Makalah ini adalah bagian dari proyek penelitian yang lebih besar yang berfokus pada kebangkitan nasionalisme dan supremasi etnis Melayu di Malaysia. Meskipun kebangkitan nasionalisme etnis Melayu dapat disebabkan oleh berbagai faktor, tulisan ini secara khusus berfokus pada hukum pindah agama di Malaysia dan apakah hal ini memperkuat sentimen supremasi etnis Melayu atau tidak. Malaysia adalah negara multietnis dan multiagama yang memperoleh kemerdekaannya pada tahun 1957 dari Inggris. Masyarakat Melayu sebagai kelompok etnis terbesar selalu menganggap agama Islam sebagai bagian tak terpisahkan dari identitas mereka yang membedakan mereka dari kelompok etnis lain yang dibawa ke negara tersebut pada masa pemerintahan kolonial Inggris. Meskipun Islam adalah agama resmi, Konstitusi mengizinkan agama lain untuk dianut secara damai oleh warga Malaysia non-Melayu, yaitu etnis Tionghoa dan India. Namun, hukum Islam yang mengatur pernikahan Muslim di Malaysia mengamanatkan bahwa non-Muslim harus masuk Islam jika mereka ingin menikah dengan Muslim. Dalam tulisan ini, saya berpendapat bahwa undang-undang konversi Islam telah digunakan sebagai alat untuk memperkuat sentimen nasionalisme etnis Melayu di Malaysia. Data awal dikumpulkan berdasarkan wawancara terhadap warga Muslim Melayu yang menikah dengan warga non-Melayu.
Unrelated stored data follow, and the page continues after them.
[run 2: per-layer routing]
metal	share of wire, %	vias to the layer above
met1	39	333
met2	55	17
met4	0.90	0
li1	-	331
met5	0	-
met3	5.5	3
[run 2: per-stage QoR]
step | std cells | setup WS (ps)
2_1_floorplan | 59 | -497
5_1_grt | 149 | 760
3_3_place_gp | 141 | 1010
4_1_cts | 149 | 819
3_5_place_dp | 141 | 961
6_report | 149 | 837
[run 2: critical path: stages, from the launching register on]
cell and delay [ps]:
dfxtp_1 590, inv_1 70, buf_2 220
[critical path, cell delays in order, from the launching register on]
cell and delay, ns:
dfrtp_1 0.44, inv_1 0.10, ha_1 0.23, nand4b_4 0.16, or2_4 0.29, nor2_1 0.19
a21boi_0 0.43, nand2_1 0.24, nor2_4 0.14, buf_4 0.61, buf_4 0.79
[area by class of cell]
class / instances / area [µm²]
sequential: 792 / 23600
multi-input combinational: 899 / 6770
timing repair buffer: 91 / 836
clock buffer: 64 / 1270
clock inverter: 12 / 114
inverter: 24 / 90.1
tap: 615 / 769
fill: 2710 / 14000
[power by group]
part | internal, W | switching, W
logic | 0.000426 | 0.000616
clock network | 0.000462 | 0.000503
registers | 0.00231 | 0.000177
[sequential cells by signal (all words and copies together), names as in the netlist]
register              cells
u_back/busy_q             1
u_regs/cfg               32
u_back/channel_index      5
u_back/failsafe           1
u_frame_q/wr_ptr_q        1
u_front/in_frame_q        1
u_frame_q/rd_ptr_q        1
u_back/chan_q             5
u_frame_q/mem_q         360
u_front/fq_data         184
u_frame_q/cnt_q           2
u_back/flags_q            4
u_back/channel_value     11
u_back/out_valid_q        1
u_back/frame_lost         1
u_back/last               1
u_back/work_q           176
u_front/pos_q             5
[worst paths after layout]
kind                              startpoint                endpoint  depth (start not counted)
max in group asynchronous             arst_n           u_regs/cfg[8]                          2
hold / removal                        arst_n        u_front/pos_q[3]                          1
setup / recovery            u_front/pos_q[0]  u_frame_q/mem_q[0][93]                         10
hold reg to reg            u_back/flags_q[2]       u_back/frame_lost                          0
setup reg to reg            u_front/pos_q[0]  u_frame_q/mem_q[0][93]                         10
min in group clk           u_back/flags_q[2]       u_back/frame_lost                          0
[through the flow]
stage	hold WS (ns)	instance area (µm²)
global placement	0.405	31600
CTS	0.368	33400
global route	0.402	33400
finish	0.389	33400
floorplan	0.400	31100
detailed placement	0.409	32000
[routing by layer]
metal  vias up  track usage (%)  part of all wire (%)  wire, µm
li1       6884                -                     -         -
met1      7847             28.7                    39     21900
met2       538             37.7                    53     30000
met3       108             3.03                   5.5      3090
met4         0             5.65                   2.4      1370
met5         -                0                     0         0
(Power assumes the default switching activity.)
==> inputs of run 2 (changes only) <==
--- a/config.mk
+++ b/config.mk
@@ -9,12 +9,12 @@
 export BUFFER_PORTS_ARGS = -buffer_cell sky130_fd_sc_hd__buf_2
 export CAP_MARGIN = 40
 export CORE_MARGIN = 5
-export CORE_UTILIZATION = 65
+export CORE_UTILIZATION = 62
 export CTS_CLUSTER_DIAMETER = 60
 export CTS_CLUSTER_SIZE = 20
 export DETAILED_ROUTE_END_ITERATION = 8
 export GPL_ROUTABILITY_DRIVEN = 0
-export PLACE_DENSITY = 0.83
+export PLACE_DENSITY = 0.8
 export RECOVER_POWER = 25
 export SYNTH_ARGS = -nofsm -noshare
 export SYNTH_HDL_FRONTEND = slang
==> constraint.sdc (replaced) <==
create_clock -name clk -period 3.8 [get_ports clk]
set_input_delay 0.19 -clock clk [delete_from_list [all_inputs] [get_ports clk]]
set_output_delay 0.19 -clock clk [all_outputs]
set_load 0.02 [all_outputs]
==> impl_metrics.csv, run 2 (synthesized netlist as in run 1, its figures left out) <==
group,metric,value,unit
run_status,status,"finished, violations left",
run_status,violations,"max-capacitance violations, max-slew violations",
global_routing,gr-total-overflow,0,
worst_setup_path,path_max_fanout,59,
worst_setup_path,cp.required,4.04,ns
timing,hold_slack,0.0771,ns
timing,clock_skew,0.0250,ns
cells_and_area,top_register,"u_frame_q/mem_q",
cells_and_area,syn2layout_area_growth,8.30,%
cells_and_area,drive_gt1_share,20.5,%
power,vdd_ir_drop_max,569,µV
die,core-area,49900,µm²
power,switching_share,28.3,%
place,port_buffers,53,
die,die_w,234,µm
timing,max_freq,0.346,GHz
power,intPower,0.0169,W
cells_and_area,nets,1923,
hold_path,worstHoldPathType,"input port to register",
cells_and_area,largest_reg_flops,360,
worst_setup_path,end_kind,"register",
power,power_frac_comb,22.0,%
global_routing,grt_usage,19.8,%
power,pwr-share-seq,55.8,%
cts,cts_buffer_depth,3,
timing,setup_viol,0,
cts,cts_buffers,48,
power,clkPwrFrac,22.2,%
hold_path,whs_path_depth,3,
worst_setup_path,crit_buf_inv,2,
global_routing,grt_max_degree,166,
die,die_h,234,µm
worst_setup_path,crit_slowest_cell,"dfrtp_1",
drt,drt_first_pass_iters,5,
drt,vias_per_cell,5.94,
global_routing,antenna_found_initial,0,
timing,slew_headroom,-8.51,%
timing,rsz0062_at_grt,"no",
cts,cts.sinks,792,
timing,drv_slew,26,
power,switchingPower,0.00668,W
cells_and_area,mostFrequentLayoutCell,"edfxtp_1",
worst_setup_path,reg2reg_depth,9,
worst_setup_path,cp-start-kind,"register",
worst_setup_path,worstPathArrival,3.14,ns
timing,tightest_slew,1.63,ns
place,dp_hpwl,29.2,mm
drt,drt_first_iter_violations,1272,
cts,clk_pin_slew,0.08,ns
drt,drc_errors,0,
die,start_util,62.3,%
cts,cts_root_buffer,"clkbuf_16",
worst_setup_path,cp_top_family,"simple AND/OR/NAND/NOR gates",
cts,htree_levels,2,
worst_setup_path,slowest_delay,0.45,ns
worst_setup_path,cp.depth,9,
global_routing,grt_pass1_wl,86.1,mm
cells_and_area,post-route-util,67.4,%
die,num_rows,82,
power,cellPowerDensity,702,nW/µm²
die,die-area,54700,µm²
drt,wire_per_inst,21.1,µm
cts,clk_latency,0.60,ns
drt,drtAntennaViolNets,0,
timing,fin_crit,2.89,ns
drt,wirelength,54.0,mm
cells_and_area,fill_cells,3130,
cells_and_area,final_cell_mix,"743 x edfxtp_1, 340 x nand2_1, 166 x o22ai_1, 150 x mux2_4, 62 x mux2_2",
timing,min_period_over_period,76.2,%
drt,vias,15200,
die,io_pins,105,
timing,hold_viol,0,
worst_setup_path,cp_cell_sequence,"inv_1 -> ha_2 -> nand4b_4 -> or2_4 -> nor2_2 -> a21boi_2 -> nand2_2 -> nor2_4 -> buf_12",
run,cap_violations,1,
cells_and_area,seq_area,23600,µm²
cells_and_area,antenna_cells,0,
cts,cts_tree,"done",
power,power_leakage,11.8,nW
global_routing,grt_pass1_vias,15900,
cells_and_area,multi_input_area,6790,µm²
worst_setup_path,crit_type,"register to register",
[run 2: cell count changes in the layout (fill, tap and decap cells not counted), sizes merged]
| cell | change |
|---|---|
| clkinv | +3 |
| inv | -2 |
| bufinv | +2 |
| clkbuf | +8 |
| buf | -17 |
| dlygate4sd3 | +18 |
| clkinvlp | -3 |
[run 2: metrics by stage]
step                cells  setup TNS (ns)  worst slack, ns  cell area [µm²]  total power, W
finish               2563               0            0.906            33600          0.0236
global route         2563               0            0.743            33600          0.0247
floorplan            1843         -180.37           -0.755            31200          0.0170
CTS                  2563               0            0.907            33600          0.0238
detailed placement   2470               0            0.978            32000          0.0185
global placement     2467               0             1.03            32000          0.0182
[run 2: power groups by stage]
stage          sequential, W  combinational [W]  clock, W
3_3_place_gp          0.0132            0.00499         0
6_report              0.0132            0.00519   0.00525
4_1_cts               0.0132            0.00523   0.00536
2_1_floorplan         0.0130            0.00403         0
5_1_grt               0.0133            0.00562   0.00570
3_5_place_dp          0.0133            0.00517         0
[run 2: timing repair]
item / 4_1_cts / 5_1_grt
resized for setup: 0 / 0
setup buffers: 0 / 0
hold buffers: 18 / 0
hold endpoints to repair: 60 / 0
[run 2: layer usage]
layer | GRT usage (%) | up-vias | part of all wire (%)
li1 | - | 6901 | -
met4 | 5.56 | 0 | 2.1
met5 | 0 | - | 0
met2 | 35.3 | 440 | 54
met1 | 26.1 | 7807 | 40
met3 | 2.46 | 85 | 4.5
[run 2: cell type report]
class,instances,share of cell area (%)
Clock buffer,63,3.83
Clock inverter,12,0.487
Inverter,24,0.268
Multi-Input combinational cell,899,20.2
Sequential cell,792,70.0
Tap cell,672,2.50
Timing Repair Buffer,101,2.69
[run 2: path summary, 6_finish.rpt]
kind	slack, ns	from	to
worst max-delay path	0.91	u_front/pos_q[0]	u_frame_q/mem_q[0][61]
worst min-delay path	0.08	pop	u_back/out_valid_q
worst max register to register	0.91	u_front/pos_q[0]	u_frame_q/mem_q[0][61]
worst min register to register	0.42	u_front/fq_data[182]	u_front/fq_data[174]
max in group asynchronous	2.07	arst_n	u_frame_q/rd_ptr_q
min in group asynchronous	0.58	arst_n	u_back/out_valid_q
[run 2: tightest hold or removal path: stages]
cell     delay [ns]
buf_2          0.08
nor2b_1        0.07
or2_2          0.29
Hasilnya menunjukkan bahwa mayoritas orang Melayu yang diwawancarai menganggap masuk Islam sebagai hal yang penting sebagaimana diwajibkan oleh agama Islam dan hukum negara. Selain itu, mereka juga tidak melihat alasan mengapa orang non-Melayu menolak masuk Islam, karena ketika menikah, anak-anak secara otomatis akan dianggap sebagai orang Melayu sesuai dengan Konstitusi, yang juga memiliki status dan hak istimewa. Pandangan orang non-Melayu yang masuk Islam didasarkan pada wawancara sekunder yang dilakukan oleh ulama lain. Karena menjadi seorang Muslim dikaitkan dengan menjadi seorang Melayu, banyak orang non-Melayu yang pindah agama merasa kehilangan identitas agama dan etnis mereka, dan merasa tertekan untuk memeluk budaya etnis Melayu. Meskipun mengubah undang-undang konversi mungkin sulit, dialog antaragama yang terbuka di sekolah dan sektor publik mungkin merupakan langkah pertama untuk mengatasi masalah ini.